Título: MST escolheu a violência
Autor: Critsinelis, Marco Falcão
Fonte: O Globo, 07/11/2009, Opinião, p. 7

Não há movimento social mais legítimo do que a luta daqueles que querem terra para cultivar. Trata-se de resgate da cidadania histórica para a efetiva base de um país/Estado fundado, como o Brasil, na social-democracia.

O movimento representado pelo MST remonta às capitanias hereditárias e às culturas de latifúndios que deram origem às desigualdades que hoje convivemos como filhos do capitalismo selvagem.

A função social da propriedade privada é um dever cívico imposto ao poder público e aos proprietários em geral. Nessa modernidade de valores políticos e jurídicos, instala-se o epílogo desse confronto entre o aparelho estatal e os campesinos, com a CPI do MST.

O pano de fundo dessa ocorrência, porém, deve ser realçado para que os vetores da equação sejam conferidos: o direito legítimo a uma política pública da terra versus a ilegalidade da atuação do MST versus a omissão do poder público na satisfação dessa dívida social.

Opto, dentre as alternativas, pela grave omissão dos governantes ao longo da história.

A Constituição e as leis estão repletas de comandos e instrumentos para que o administrador público informe, oriente, aja e satisfaça a dívida entre o trabalhador do campo e a propriedade rural. É certo, todavia, que só o Estado intervindo poderá resolver a demanda, pois ambos atores sociais desconhecem o valor do manto de um estado de direito.

O MST não digladia com as armas jurídicas, mas com a violência. O latifúndio exerce a sua propriedade como objeto de um absolutismo individual pleno, de tempos feudais.

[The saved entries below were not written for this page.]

Source: an optimization exercise on an open RTL-to-GDS flow (aim: small area, a short achievable clock period and few clock cycles per item). Production flows keep margins and buffers that such runs may drop. In this exercise RTL edits were held to simulation tests only and were not proved equivalent to the original. No activity file was given, so power comes from the tool's default toggle rates.

[design.v]
module rcg_modmul (
    input  wire        clk,
    input  wire        rst,
    input  wire        start,
    input  wire [13:0] a,
    input  wire [13:0] b,
    input  wire [13:0] m,
    output reg         done,
    output reg  [13:0] r
);
    reg        running;
    reg [13:0] a_q;
    reg [13:0] b_q;
    reg [3:0]  cnt;
    reg [14:0] dbl;
    reg [14:0] dbl_red;
    reg [14:0] sum;
    reg [14:0] sum_red;
    always @(*) begin
        dbl     = {r, 1'b0};
        dbl_red = (dbl >= {1'b0, m}) ? dbl - {1'b0, m} : dbl;
        sum     = b_q[13] ? dbl_red + {1'b0, a_q} : dbl_red;
        sum_red = (sum >= {1'b0, m}) ? sum - {1'b0, m} : sum;
    end
    always @(posedge clk) begin
        if (rst) begin
            running <= 1'b0;
            done    <= 1'b0;
            cnt     <= 4'd0;
        end else begin
            done <= 1'b0;
            if (start) begin
                running <= 1'b1;
                a_q     <= a;
                b_q     <= b;
                r       <= 14'd0;
                cnt     <= 4'd0;
            end else if (running) begin
                r   <= sum_red[13:0];
                b_q <= {b_q[12:0], 1'b0};
                cnt <= cnt + 4'd1;
                if (cnt == 4'd13) begin
                    running <= 1'b0;
                    done    <= 1'b1;
                end
            end
        end
    end
endmodule
module ranging_code_gen (
    input  wire        clk,
    input  wire        rst,
    input  wire        cmd_valid,
    output wire        cmd_ready,
    input  wire [1:0]  cmd_mode,    
    input  wire [13:0] cmd_arg,     
    input  wire [13:0] cmd_p,       
    input  wire [13:0] cmd_len,     
    output reg         chip_valid,
    output reg         chip
);
    localparam [1:0] MODE_B1I  = 2'd0;
    localparam [1:0] MODE_B3I  = 2'd1;
    localparam [1:0] MODE_MAIN = 2'd2;
    localparam [1:0] MODE_SUB  = 2'd3;
    localparam [13:0] N_MAIN = 14'd10243;
    localparam [13:0] N_SUB  = 14'd3607;
    localparam [12:0] E_MAIN = 13'd5121;    
    localparam [12:0] E_SUB  = 13'd1803;    
    localparam [3:0] S_IDLE   = 4'd0;
    localparam [3:0] S_GOLD   = 4'd1;
    localparam [3:0] S_REDUCE = 4'd2;
    localparam [3:0] S_SETK   = 4'd3;
    localparam [3:0] S_SETKW  = 4'd4;
    localparam [3:0] S_LEG    = 4'd5;
    localparam [3:0] S_MMWAIT = 4'd6;
    localparam [3:0] S_LEGEND = 4'd7;
    reg [3:0]  state;
    reg [1:0]  mode;
    reg [13:0] remaining;
    reg [12:0] g1;
    reg [12:0] g2;
    reg [10:0] mask;
    reg [12:0] g1_cnt;     
    reg [13:0] modn;
    reg [12:0] expo;
    reg [3:0]  ebit;       
    reg [13:0] wr;
    reg [13:0] pr;
    reg [13:0] k;
    reg [13:0] kw;
    reg [13:0] x;          
    reg [13:0] acc;
    reg        mul_phase;  
    reg        second;     
    reg        leg0;
    reg        mm_start;
    reg [13:0] mm_a;
    reg [13:0] mm_b;
    wire       mm_done;
    wire [13:0] mm_r;
    rcg_modmul u_mm (
        .clk   (clk),
        .rst   (rst),
        .start (mm_start),
        .a     (mm_a),
        .b     (mm_b),
        .m     (modn),
        .done  (mm_done),
        .r     (mm_r)
    );
    assign cmd_ready = (state == S_IDLE);
    wire        b1i_g1_out = g1[10];
    wire        b1i_g1_fb  = ^(g1[10:0] & 11'b11111000001);
    wire        b1i_g2_fb  = ^(g2[10:0] & 11'b10110011111);
    wire        b1i_sel    = ^(g2[10:0] & mask);
    wire        b3i_g1_out = g1[12];
    wire        b3i_g2_out = g2[12];
    wire        b3i_g1_fb  = ^(g1 & 13'b1000000001101);
    wire        b3i_g2_fb  = ^(g2 & 13'b1101101110001);
    wire        b3i_reload = (g1_cnt == 13'd8190);
    wire [12:0] b3i_g1_cur = b3i_reload ? 13'h1FFF : g1;
    wire        b3i_g1_bit = b3i_g1_cur[12];
    wire        b3i_g1_nfb = ^(b3i_g1_cur & 13'b1000000001101);
    wire [14:0] k_plus_w = {1'b0, k} + {1'b0, wr};
    always @(posedge clk) begin
        if (rst) begin
            state      <= S_IDLE;
            chip_valid <= 1'b0;
            chip       <= 1'b0;
            mm_start   <= 1'b0;
        end else begin
            chip_valid <= 1'b0;
            mm_start   <= 1'b0;
            case (state)
                S_IDLE: begin
                    if (cmd_valid) begin
                        mode      <= cmd_mode;
                        remaining <= cmd_len;
                        case (cmd_mode)
                            MODE_B1I: begin
                                g1   <= 13'b0001010101010;
                                g2   <= 13'b0001010101010;
                                mask <= cmd_arg[10:0];
                            end
                            MODE_B3I: begin
                                g1     <= 13'h1FFF;
                                g2     <= cmd_arg[12:0];
                                g1_cnt <= 13'd0;
                            end
                            MODE_MAIN: begin
                                modn <= N_MAIN;
                                expo <= E_MAIN;
                            end
                            default: begin
                                modn <= N_SUB;
                                expo <= E_SUB;
                            end
                        endcase
                        wr <= cmd_arg;
                        pr <= cmd_p;
                        if (cmd_len != 14'd0)
                            state <= cmd_mode[1] ? S_REDUCE : S_GOLD;
                    end
                end
                S_GOLD: begin
                    chip_valid <= 1'b1;
                    if (mode == MODE_B1I) begin
                        chip <= b1i_g1_out ^ b1i_sel;
                        g1   <= {2'b00, g1[9:0], b1i_g1_fb};
                        g2   <= {2'b00, g2[9:0], b1i_g2_fb};
                    end else begin
                        chip   <= b3i_g1_bit ^ b3i_g2_out;
                        g1     <= {b3i_g1_cur[11:0], b3i_g1_nfb};
                        g2     <= {g2[11:0], b3i_g2_fb};
                        g1_cnt <= b3i_reload ? 13'd1 : g1_cnt + 13'd1;
                    end
                    remaining <= remaining - 14'd1;
                    if (remaining == 14'd1)
                        state <= S_IDLE;
                end
                S_REDUCE: begin
                    if (wr >= modn)
                        wr <= wr - modn;
                    else if (pr >= modn)
                        pr <= pr - modn;
                    else
                        state <= S_SETK;
                end
                S_SETK: begin
                    k     <= (pr == 14'd0) ? modn - 14'd1 : pr - 14'd1;
                    state <= S_SETKW;
                end
                S_SETKW: begin
                    kw     <= (k_plus_w >= {1'b0, modn}) ? k_plus_w[13:0] - modn : k_plus_w[13:0];
                    x      <= k;
                    second <= 1'b0;
                    state  <= S_LEG;
                end
                S_LEG: begin
                    if (x == 14'd0) begin
                        acc   <= 14'd0;
                        state <= S_LEGEND;
                    end else begin
                        acc       <= x;
                        ebit      <= (mode == MODE_MAIN) ? 4'd11 : 4'd9;
                        mul_phase <= 1'b0;
                        mm_a      <= x;
                        mm_b      <= x;
                        mm_start  <= 1'b1;
                        state     <= S_MMWAIT;
                    end
                end
                S_MMWAIT: begin
                    if (mm_done) begin
                        acc <= mm_r;
                        if (!mul_phase && expo[ebit]) begin
                            mul_phase <= 1'b1;
                            mm_a      <= mm_r;
                            mm_b      <= x;
                            mm_start  <= 1'b1;
                        end else if (ebit == 4'd0) begin
                            state <= S_LEGEND;
                        end else begin
                            ebit      <= ebit - 4'd1;
                            mul_phase <= 1'b0;
                            mm_a      <= mm_r;
                            mm_b      <= mm_r;
                            mm_start  <= 1'b1;
                        end
                    end
                end
                S_LEGEND: begin
                    if (!second) begin
                        leg0   <= (acc == 14'd1);
                        x      <= kw;
                        second <= 1'b1;
                        state  <= S_LEG;
                    end else begin
                        chip_valid <= 1'b1;
                        chip       <= leg0 ^ (acc == 14'd1);
                        k          <= (k == modn - 14'd1) ? 14'd0 : k + 14'd1;
                        kw         <= (kw == modn - 14'd1) ? 14'd0 : kw + 14'd1;
                        x          <= (k == modn - 14'd1) ? 14'd0 : k + 14'd1;
                        second     <= 1'b0;
                        remaining  <= remaining - 14'd1;
                        state      <= (remaining == 14'd1) ? S_IDLE : S_LEG;
                    end
                end
                default: state <= S_IDLE;
            endcase
        end
    end
endmodule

A terra improdutiva, a propriedade mal utilizada e a gleba que produz produtos proibidos caracterizam ilícito político, social e penal, respectivamente. O trabalhador rural tem direitos sobre elas. E esse direito deve ser satisfeito pelo poder público, sob pena de omissão.

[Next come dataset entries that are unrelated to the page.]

This is an optimization exercise on Yosys and OpenROAD, whose aim is small area, a short achievable clock period and few clock cycles per item, not a production implementation.
Only simulation tests tie the RTL to the original design; equivalence was not proved.

==> flow/config.mk <==
export PLATFORM = sky130hd
export DESIGN_NAME = sixel_color_conv
export DESIGN_NICKNAME = sixel_color_conv
export VERILOG_FILES = /design/flow/design.v
export SDC_FILE = /design/flow/constraint.sdc
export NUM_CORES = 4
export LEC_CHECK = 0
export ABC_AREA = 1
export CAP_MARGIN = 20
export CORE_MARGIN = 2
export CORE_UTILIZATION = 70
export CTS_CLUSTER_DIAMETER = 100
export CTS_CLUSTER_SIZE = 22
export SLEW_MARGIN = 20
==> flow/constraint.sdc <==
create_clock -name core_clock -period 32.0 [get_ports {clk}]
set_input_delay 6.4000 -clock core_clock [delete_from_list [all_inputs] [get_ports {clk}]]
set_output_delay 6.4000 -clock core_clock [all_outputs]
set_load 0.01 [all_outputs]
==> flow/design.v <==
module color_converter_rgb (
    input  wire [6:0] c,
    output wire [7:0] byte_o
);
    wire [2:0] ge = (c >= 7'd90) ? 3'd5 : (c >= 7'd70) ? 3'd4 : (c >= 7'd50) ? 3'd3 :
                    (c >= 7'd30) ? 3'd2 : (c >= 7'd10) ? 3'd1 : 3'd0;
    wire [2:0] go = (c >= 7'd80) ? 3'd7 : (c >= 7'd60) ? 3'd6 : (c >= 7'd40) ? 3'd5 :
                    (c >= 7'd20) ? 3'd4 : 3'd3;
    wire [2:0] g  = c[0] ? go : ge;
    wire [7:0] a5;
    wire       co0, co1;
    radd #(8) u5 (.a({c[6:1], 2'b0}), .b({2'b0, c[6:1]}), .ci(1'b0), .s(a5), .co(co0));
    radd #(8) ug (.a(a5), .b({5'b0, g}), .ci(1'b0), .s(byte_o), .co(co1));
endmodule
module radd #(parameter W = 8) (
    input  wire [W-1:0] a,
    input  wire [W-1:0] b,
    input  wire         ci,
    output wire [W-1:0] s,
    output wire         co
);
    wire [W:0] c;
    assign c[0] = ci;
    genvar i;
    generate for (i = 0; i < W; i = i + 1) begin : g
        assign s[i]   = a[i] ^ b[i] ^ c[i];
        assign c[i+1] = (a[i] & b[i]) | (c[i] & (a[i] ^ b[i]));
    end endgenerate
    assign co = c[W];
endmodule
module csub #(parameter W = 8, parameter [W-1:0] K = 0) (
    input  wire [W-1:0] a,
    output wire [W-1:0] d,
    output wire         ge
);
    radd #(W) u (.a(a), .b(~K), .ci(1'b1), .s(d), .co(ge));
endmodule
module umul #(parameter WA = 8, parameter WB = 4) (
    input  wire [WA-1:0]    a,
    input  wire [WB-1:0]    b,
    output wire [WA+WB-1:0] p
);
    wire [WA:0] acc [0:WB-1];
    assign acc[0] = {1'b0, a & {WA{b[0]}}};
    assign p[0] = acc[0][0];
    genvar i;
    generate for (i = 1; i < WB; i = i + 1) begin : row
        wire [WA-1:0] s;
        wire          co;
        radd #(WA) u (.a(acc[i-1][WA:1]), .b(a & {WA{b[i]}}), .ci(1'b0), .s(s), .co(co));
        assign acc[i] = {co, s};
        assign p[i] = s[0];
    end endgenerate
    assign p[WA+WB-1:WB] = acc[WB-1][WA:1];
endmodule
module dstep #(parameter W = 8, parameter [W-1:0] D = 1) (
    input  wire [W-1:0] a,
    output wire         q,
    output wire [W-2:0] r
);
    wire [W:0] c;    
    assign c[0] = 1'b1;
    genvar i;
    generate for (i = 0; i < W; i = i + 1) begin : g
        if (D[i]) begin : one
            assign c[i+1] = a[i] & c[i];
            if (i < W-1) begin : rb
                assign r[i] = a[i] ^ (q & c[i]);
            end
        end else begin : zero
            assign c[i+1] = a[i] | c[i];
            if (i < W-1) begin : rb
                assign r[i] = a[i] ^ (q & ~c[i]);
            end
        end
    end endgenerate
    assign q = c[W];
endmodule
module dsteps #(parameter W = 8, parameter [W-1:0] D = 1, parameter N = 8) (
    input  wire [W-2:0] ri,
    input  wire [N-1:0] x,
    output wire [N-1:0] q,
    output wire [W-2:0] ro
);
    wire [W-2:0] rr [0:N];
    assign rr[N] = ri;
    genvar i;
    generate for (i = N-1; i >= 0; i = i - 1) begin : st
        dstep #(W, D) s (.a({rr[i+1], x[i]}), .q(q[i]), .r(rr[i]));
    end endgenerate
    assign ro = rr[0];
endmodule
module padd #(parameter W = 8) (
    input  wire [W-1:0] a,
    input  wire [W-1:0] b,
    input  wire         ci,
    output wire [W-1:0] s
);
    localparam L = (W <= 2) ? 1 : (W <= 4) ? 2 : (W <= 8) ? 3 : (W <= 16) ? 4 : (W <= 32) ? 5 : 6;
    wire [W-1:0] p = a ^ b;
    wire [W-1:0] g = a & b;
    wire [W-1:0] G [0:L];
    wire [W-1:0] P [0:L];
    assign G[0] = {g[W-1:1], g[0] | (p[0] & ci)};
    assign P[0] = p;
    genvar k, i;
    generate for (k = 0; k < L; k = k + 1) begin : lev
        for (i = 0; i < W; i = i + 1) begin : bit_
            if ((i >> k) & 1) begin : comb
                localparam integer J = ((i >> k) << k) - 1;
                assign G[k+1][i] = G[k][i] | (P[k][i] & G[k][J]);
                assign P[k+1][i] = P[k][i] & P[k][J];
            end else begin : pass
                assign G[k+1][i] = G[k][i];
                assign P[k+1][i] = P[k][i];
            end
        end
    end endgenerate
    assign s = p ^ {G[L][W-2:0], ci};
endmodule
module csa #(parameter W = 8) (
    input  wire [W-1:0] x,
    input  wire [W-1:0] y,
    input  wire [W-1:0] z,
    output wire [W-1:0] s,
    output wire [W-1:0] c
);
    assign s = x ^ y ^ z;
    assign c = {(x[W-2:0] & y[W-2:0]) | (z[W-2:0] & (x[W-2:0] ^ y[W-2:0])), 1'b0};
endmodule
module hls_a (
    input  wire        sp,
    input  wire [8:0]  h,
    input  wire [6:0]  l,
    input  wire [6:0]  s,
    output wire [12:0] C,
    output wire [2:0]  n,
    output wire [5:0]  kp
);
    wire [6:0] lm;  wire ge50;
    csub #(7, 7'd50) u50 (.a(l), .d(lm), .ge(ge50));
    wire [6:0] l100; wire co_a;
    radd #(7) u100 (.a(7'd100), .b(~l), .ci(1'b1), .s(l100), .co(co_a));
    wire [5:0] m = sp ? 6'd0 : ge50 ? l100[5:0] : l[5:0];
    wire [12:0] cp0 = {6'b0, s & {7{m[0]}}};
    wire [12:0] cp1 = {5'b0, s & {7{m[1]}}, 1'b0};
    wire [12:0] cp2 = {4'b0, s & {7{m[2]}}, 2'b0};
    wire [12:0] cp3 = {3'b0, s & {7{m[3]}}, 3'b0};
    wire [12:0] cp4 = {2'b0, s & {7{m[4]}}, 4'b0};
    wire [12:0] cp5 = {1'b0, s & {7{m[5]}}, 5'b0};
    wire [12:0] cs0, cc0, cs1, cc1, cs2, cc2, cs3, cc3;
    csa #(13) uc0 (.x(cp0), .y(cp1), .z(cp2), .s(cs0), .c(cc0));
    csa #(13) uc1 (.x(cp3), .y(cp4), .z(cp5), .s(cs1), .c(cc1));
    csa #(13) uc2 (.x(cs0), .y(cc0), .z(cs1), .s(cs2), .c(cc2));
    csa #(13) uc3 (.x(cs2), .y(cc2), .z(cc1), .s(cs3), .c(cc3));
    padd #(13) uc (.a(cs3), .b(cc3), .ci(1'b0), .s(C));
    wire [8:0] h1; wire b2;
    csub #(9, 9'd240) uh2 (.a(h), .d(h1), .ge(b2));
    wire [7:0] ha = b2 ? h1[7:0] : h[7:0];
    wire [7:0] h2; wire b1;
    csub #(8, 8'd120) uh1 (.a(ha), .d(h2), .ge(b1));
    wire [6:0] hb = b1 ? h2[6:0] : ha[6:0];
    wire [6:0] h3; wire b0;
    csub #(7, 7'd60) uh0 (.a(hb), .d(h3), .ge(b0));
    wire [5:0] u = b0 ? h3[5:0] : hb[5:0];
    assign n = (b2 & b1) ? 3'd0 : {b2, b1, b0};
    wire [5:0] u60; wire co_h;
    radd #(6) uu60 (.a(6'd60), .b(~u), .ci(1'b1), .s(u60), .co(co_h));
    assign kp = b0 ? u : u60;
endmodule
module hls_b (
    input  wire [6:0]  l,
    input  wire [12:0] C,
    input  wire [5:0]  kp,
    output wire [18:0] N1,
    output wire [18:0] V
);
    wire [13:0] ts0, tc0, ts1, tc1, t1p;
    csa #(14) ut0 (.x({1'b0, C}), .y({5'b0, l, 2'b0}), .z({2'b0, l, 5'b0}), .s(ts0), .c(tc0));
    csa #(14) ut1 (.x(ts0), .y(tc0), .z({1'b0, l, 6'd19}), .s(ts1), .c(tc1));
    padd #(14) ut (.a(ts1), .b(tc1), .ci(1'b0), .s(t1p));
    wire [18:0] ns0, nc0, ns1, nc1;
    csa #(19) un0 (.x({t1p, 5'd31}), .y({1'b0, t1p, 4'd0}), .z({4'b0, t1p, 1'b0}), .s(ns0), .c(nc0));
    csa #(19) un1 (.x(ns0), .y(nc0), .z({5'b0, t1p}), .s(ns1), .c(nc1));
    padd #(19) un (.a(ns1), .b(nc1), .ci(1'b0), .s(N1));
    wire [18:0] np0 = ~{6'b0, C & {13{kp[0]}}};
    wire [18:0] np1 = ~{5'b0, C & {13{kp[1]}}, 1'b0};
    wire [18:0] np2 = ~{4'b0, C & {13{kp[2]}}, 2'b0};
    wire [18:0] np3 = ~{3'b0, C & {13{kp[3]}}, 3'b0};
    wire [18:0] np4 = ~{2'b0, C & {13{kp[4]}}, 4'b0};
    wire [18:0] np5 = ~{1'b0, C & {13{kp[5]}}, 5'b0};
    wire [18:0] ms0, mc0, ms1, mc1, ms2, mc2, ms3, mc3;
    csa #(19) um0 (.x(np0), .y(np1), .z(np2), .s(ms0), .c(mc0));
    csa #(19) um1 (.x(np3), .y(np4), .z(np5), .s(ms1), .c(mc1));
    csa #(19) um2 (.x(ms0), .y(mc0), .z(ms1), .s(ms2), .c(mc2));
    csa #(19) um3 (.x(ms2), .y(mc2), .z(mc1), .s(ms3), .c(mc3));
    wire [18:0] vs0, vc0, vs1, vc1;
    csa #(19) uv0 (.x(ms3), .y(mc3), .z({t1p, 5'd25}), .s(vs0), .c(vc0));
    csa #(19) uv1 (.x(vs0), .y(vc0), .z(~{4'b0, t1p, 1'b0}), .s(vs1), .c(vc1));
    padd #(19) uv (.a(vs1), .b(vc1), .ci(1'b0), .s(V));
endmodule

Os instrumentos postos à disposição desses agentes são muitos. Cito apenas um exemplo: Art. 243 da Constituição Federal de 1988, cuja execução é viabilizada pela Lei no8.257, de 26/11/1991, e regulamentada pelo Decreto no557, de 24/06/1992.

Diante desse quadro legal, o Poder Legislativo cumpriu seu papel de normatizar situações conflituosas. No âmbito do Poder Judiciário, está instalado o Sistema Nacional de Bens Apreendidos ¿ SNBA. Temos as leis e as glebas cadastradas quando vinculadas ao crime e seu processo judicial, com destinação final dirigida ao poder público.

Resta questionar acerca do destino da reforma agrária, cuja ações dependem do Poder Executivo para a efetivação da justiça social de terras, o próprio equilíbrio das forças do trabalho e do capital e a harmonia no campo. Essa atuação reflete diretamente sobre a fome, a movimentação populacional entre as regiões e o futuro produtivo do manancial de bens e insumos não industrializados e, indiretamente, sobre o desemprego, a ocupação desordenada das cidades e a segurança pública em geral.

Podemos esperar, portanto, bons resultados da CPI no Congresso, já que, necessariamente, a abordagem será ampla, pois um argumento sempre leva ao outro, e de outro para as causas, efeitos e suas responsabilidades

MARCO FALCÃO CRITSINELIS é juiz federal no Rio.